:: HOW TO COMPLETE THIS TASK ::
For the listing below, give the number of lines that hold the string "timing", without anything else.

━━ INFORMATION SUPPLIED

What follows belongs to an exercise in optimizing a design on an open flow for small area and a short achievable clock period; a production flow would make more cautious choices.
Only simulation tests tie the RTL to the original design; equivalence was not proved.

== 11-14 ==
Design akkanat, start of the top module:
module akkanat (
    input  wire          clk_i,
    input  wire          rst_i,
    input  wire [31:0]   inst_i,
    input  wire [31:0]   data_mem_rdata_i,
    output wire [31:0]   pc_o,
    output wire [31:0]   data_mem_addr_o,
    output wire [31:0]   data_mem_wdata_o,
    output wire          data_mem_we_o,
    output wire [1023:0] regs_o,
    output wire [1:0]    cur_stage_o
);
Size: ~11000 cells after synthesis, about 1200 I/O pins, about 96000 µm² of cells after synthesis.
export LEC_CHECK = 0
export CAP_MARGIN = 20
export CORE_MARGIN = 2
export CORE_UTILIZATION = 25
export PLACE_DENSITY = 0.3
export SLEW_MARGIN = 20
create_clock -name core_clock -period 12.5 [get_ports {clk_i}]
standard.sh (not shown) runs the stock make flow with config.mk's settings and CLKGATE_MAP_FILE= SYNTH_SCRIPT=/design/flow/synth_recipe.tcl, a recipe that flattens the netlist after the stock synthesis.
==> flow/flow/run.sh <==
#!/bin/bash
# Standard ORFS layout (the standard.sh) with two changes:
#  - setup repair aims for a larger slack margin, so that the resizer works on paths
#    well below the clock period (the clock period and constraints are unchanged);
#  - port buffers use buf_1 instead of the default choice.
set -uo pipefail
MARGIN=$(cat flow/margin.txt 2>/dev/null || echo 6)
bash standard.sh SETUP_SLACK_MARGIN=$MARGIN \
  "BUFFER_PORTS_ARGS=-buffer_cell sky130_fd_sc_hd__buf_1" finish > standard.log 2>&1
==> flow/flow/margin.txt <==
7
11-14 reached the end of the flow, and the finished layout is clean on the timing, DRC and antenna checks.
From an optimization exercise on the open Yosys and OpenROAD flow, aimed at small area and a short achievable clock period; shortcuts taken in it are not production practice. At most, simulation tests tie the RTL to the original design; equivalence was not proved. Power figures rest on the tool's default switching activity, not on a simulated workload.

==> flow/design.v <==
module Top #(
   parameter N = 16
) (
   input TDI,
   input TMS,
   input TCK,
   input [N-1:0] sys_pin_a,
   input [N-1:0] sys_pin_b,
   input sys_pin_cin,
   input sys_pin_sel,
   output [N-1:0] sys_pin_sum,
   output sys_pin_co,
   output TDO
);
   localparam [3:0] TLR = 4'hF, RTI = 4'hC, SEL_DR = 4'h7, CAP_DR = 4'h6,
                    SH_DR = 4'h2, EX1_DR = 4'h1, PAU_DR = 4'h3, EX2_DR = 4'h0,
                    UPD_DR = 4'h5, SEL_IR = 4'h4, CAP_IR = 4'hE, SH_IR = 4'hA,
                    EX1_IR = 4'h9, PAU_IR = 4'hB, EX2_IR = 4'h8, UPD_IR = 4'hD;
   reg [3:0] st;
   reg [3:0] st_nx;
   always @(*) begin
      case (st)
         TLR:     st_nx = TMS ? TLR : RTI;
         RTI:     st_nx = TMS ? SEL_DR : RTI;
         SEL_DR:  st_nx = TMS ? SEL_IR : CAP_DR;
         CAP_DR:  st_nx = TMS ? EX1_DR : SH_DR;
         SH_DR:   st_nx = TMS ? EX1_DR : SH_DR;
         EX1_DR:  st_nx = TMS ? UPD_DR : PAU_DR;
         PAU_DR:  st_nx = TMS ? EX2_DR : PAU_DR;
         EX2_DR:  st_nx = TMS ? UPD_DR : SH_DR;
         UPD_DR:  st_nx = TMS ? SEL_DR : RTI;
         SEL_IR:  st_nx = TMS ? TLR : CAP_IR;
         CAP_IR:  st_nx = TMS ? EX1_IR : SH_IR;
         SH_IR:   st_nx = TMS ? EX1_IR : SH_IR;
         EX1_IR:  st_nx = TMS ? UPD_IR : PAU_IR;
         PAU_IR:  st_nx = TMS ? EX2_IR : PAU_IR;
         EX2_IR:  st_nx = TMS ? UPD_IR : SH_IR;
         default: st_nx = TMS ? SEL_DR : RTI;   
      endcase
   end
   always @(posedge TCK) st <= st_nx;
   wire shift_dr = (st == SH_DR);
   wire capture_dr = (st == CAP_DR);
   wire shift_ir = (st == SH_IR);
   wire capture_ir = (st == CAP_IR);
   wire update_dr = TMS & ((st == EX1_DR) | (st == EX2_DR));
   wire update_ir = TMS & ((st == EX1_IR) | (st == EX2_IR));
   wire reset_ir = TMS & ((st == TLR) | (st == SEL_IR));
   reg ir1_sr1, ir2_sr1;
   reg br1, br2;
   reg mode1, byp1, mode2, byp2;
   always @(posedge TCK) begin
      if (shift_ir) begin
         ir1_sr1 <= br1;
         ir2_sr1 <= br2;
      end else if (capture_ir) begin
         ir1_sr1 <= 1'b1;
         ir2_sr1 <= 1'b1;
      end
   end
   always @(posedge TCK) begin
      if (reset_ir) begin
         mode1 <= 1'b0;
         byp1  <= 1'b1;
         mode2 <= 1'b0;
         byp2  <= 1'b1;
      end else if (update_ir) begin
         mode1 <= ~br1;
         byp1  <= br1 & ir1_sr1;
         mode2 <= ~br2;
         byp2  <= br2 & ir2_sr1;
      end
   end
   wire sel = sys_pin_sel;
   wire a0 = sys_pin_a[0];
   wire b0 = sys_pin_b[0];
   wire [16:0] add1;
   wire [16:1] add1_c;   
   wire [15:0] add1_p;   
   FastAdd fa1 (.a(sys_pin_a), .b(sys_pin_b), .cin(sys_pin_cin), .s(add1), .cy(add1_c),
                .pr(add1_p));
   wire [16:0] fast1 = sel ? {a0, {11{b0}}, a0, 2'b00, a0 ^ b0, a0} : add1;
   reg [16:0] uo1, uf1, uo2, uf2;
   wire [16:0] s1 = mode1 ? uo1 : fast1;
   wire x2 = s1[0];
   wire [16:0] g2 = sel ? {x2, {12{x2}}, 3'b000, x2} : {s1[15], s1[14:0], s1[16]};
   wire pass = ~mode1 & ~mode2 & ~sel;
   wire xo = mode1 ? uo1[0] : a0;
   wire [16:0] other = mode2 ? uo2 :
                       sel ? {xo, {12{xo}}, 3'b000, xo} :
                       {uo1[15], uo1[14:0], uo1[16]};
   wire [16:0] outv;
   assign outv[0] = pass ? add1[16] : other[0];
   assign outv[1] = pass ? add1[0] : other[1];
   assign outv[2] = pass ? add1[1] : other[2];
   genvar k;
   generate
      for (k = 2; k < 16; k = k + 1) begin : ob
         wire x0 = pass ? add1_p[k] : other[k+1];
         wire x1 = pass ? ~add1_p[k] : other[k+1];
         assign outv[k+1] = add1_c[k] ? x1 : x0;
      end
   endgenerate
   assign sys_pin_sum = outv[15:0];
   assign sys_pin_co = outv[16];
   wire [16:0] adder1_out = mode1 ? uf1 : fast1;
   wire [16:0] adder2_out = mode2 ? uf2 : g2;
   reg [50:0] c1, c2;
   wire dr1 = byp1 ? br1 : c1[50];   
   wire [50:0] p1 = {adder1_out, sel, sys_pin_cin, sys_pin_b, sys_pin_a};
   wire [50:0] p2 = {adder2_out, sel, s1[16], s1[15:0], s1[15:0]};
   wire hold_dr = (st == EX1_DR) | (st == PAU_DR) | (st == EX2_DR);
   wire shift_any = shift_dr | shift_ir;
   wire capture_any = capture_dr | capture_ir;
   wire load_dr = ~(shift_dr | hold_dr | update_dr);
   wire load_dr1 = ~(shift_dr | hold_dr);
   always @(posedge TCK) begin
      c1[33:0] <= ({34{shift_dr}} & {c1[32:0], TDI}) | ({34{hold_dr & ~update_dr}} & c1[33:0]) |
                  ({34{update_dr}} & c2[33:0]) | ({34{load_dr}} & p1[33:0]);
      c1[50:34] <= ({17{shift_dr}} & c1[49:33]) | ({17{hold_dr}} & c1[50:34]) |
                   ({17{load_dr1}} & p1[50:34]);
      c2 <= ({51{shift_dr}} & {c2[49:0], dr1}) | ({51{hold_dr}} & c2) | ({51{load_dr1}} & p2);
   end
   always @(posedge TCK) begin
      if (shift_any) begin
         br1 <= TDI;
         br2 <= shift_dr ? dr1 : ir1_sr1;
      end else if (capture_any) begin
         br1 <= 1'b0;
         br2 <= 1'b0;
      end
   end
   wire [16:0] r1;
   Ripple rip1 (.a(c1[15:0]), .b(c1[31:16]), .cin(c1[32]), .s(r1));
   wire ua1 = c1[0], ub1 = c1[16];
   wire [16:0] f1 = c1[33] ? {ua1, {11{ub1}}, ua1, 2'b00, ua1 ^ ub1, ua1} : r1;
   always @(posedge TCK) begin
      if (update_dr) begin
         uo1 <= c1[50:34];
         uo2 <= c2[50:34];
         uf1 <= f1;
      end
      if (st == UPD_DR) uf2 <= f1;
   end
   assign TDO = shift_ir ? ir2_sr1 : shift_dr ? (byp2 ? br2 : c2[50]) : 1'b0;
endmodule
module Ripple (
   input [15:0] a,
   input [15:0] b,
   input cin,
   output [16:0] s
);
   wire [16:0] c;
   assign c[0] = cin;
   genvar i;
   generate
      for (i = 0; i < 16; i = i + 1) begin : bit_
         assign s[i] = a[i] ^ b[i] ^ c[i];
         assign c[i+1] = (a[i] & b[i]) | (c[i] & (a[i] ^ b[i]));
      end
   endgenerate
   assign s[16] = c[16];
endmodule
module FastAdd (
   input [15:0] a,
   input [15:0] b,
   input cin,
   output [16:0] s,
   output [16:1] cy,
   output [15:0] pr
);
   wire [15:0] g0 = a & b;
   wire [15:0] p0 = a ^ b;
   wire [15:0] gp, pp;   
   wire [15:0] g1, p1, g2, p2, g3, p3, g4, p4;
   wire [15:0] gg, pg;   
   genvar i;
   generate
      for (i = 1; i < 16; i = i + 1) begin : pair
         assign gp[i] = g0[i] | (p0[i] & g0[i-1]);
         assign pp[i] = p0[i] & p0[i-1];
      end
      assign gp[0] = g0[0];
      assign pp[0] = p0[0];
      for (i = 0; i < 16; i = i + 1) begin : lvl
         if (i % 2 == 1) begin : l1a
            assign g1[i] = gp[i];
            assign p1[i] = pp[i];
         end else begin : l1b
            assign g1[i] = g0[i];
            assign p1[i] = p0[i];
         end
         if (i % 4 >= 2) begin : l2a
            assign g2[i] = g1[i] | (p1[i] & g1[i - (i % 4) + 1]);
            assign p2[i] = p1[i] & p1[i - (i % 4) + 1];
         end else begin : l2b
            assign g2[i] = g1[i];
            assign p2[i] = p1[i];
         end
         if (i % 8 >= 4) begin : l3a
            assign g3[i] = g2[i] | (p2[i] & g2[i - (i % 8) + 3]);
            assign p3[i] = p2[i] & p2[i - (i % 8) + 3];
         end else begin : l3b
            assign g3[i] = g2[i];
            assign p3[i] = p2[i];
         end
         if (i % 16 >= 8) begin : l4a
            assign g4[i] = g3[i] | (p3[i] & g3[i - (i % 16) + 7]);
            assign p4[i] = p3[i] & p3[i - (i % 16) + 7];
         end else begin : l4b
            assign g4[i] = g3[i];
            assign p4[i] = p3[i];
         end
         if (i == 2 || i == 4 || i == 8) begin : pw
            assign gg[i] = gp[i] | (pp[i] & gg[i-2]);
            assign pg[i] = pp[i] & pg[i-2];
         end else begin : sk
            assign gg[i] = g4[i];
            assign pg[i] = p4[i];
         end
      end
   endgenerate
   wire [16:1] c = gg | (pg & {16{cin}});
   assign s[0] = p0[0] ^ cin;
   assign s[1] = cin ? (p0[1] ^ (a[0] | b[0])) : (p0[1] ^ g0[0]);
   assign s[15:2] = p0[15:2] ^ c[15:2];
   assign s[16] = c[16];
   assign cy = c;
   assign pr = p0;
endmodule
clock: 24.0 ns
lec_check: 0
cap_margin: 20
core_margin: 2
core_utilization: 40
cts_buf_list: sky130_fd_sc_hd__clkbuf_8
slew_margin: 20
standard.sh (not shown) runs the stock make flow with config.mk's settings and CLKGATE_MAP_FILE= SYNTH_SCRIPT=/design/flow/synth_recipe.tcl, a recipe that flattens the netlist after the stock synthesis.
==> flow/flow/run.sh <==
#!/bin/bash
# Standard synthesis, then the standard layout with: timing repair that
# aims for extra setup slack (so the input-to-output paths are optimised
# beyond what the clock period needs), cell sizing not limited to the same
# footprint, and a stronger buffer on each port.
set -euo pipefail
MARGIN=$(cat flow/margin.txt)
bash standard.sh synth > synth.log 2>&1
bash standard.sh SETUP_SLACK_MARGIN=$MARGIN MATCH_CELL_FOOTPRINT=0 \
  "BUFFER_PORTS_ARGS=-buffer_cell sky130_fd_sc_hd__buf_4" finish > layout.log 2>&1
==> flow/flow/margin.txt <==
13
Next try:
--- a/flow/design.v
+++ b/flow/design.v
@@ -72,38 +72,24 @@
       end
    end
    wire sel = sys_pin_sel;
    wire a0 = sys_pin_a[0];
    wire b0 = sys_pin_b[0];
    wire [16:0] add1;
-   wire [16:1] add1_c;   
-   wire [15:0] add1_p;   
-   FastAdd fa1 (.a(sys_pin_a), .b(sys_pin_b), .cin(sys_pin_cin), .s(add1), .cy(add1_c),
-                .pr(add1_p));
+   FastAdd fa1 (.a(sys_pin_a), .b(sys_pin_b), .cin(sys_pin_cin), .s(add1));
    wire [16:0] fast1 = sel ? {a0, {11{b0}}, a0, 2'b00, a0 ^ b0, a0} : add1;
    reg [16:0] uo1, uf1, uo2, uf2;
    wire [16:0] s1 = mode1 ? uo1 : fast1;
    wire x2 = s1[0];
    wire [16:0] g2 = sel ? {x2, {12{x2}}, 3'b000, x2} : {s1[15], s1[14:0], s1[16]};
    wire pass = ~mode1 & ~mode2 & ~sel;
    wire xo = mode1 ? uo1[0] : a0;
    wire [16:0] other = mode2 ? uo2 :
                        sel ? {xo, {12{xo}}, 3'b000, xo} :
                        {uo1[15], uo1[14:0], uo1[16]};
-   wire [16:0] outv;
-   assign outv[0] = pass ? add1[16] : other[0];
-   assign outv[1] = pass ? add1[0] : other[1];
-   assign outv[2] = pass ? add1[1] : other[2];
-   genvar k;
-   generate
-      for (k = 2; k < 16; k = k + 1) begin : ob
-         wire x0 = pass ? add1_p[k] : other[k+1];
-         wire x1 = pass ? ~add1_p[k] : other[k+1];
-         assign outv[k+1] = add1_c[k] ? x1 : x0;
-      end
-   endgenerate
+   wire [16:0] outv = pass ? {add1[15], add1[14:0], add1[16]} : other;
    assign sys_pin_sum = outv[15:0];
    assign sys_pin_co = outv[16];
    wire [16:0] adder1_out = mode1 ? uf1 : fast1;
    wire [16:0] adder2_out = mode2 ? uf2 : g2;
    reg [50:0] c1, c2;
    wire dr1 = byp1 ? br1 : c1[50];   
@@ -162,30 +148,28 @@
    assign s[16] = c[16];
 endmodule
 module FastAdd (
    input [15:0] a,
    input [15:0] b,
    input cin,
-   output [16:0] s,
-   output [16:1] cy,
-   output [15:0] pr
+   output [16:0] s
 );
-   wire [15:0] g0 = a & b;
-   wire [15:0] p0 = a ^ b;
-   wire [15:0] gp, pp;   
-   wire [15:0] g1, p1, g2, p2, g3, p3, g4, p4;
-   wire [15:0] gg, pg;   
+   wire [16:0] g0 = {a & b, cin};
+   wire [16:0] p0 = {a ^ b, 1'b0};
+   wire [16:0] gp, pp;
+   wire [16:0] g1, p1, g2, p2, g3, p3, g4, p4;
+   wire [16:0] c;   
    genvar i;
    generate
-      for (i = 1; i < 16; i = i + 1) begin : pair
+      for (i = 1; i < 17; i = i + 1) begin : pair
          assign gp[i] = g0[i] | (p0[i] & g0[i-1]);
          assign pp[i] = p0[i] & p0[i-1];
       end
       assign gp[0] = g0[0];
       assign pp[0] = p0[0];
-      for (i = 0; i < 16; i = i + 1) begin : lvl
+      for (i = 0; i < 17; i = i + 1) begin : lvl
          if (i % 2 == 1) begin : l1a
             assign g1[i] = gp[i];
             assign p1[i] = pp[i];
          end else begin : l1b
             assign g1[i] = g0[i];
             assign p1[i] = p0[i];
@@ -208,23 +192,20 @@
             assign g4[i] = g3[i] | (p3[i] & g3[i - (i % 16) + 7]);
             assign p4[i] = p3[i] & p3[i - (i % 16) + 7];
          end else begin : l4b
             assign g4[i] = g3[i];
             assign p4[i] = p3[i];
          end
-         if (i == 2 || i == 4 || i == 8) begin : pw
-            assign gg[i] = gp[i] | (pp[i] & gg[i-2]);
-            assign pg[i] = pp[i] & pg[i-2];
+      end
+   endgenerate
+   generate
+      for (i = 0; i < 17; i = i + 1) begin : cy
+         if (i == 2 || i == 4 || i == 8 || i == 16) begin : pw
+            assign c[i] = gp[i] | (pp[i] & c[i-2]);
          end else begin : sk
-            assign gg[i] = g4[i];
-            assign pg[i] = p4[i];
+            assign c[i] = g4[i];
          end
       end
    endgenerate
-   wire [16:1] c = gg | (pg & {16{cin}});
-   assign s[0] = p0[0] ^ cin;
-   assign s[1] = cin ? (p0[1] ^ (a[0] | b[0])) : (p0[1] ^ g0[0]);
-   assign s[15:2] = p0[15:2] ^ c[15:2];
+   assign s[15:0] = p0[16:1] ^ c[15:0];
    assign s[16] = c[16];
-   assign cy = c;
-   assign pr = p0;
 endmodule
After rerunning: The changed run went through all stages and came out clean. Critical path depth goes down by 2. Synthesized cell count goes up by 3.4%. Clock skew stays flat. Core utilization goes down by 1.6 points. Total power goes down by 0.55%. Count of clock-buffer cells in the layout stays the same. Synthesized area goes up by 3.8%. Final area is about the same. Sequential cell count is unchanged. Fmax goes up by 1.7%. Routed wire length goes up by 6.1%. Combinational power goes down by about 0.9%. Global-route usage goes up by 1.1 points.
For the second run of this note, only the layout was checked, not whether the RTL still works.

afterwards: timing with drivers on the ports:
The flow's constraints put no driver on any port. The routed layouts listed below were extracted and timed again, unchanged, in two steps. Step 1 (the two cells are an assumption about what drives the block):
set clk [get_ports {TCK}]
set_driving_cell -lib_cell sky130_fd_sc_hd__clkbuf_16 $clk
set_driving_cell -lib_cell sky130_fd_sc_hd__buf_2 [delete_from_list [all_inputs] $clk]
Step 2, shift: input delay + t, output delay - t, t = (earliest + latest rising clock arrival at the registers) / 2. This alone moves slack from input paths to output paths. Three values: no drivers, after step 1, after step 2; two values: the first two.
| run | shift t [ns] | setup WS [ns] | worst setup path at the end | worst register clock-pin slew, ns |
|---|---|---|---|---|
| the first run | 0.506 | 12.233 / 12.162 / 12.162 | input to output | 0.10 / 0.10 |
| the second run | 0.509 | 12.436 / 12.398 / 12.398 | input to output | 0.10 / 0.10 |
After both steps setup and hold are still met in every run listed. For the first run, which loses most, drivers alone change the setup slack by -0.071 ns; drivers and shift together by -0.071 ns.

━━━━

:: SOLUTION FOR THIS EXERCISE ::
3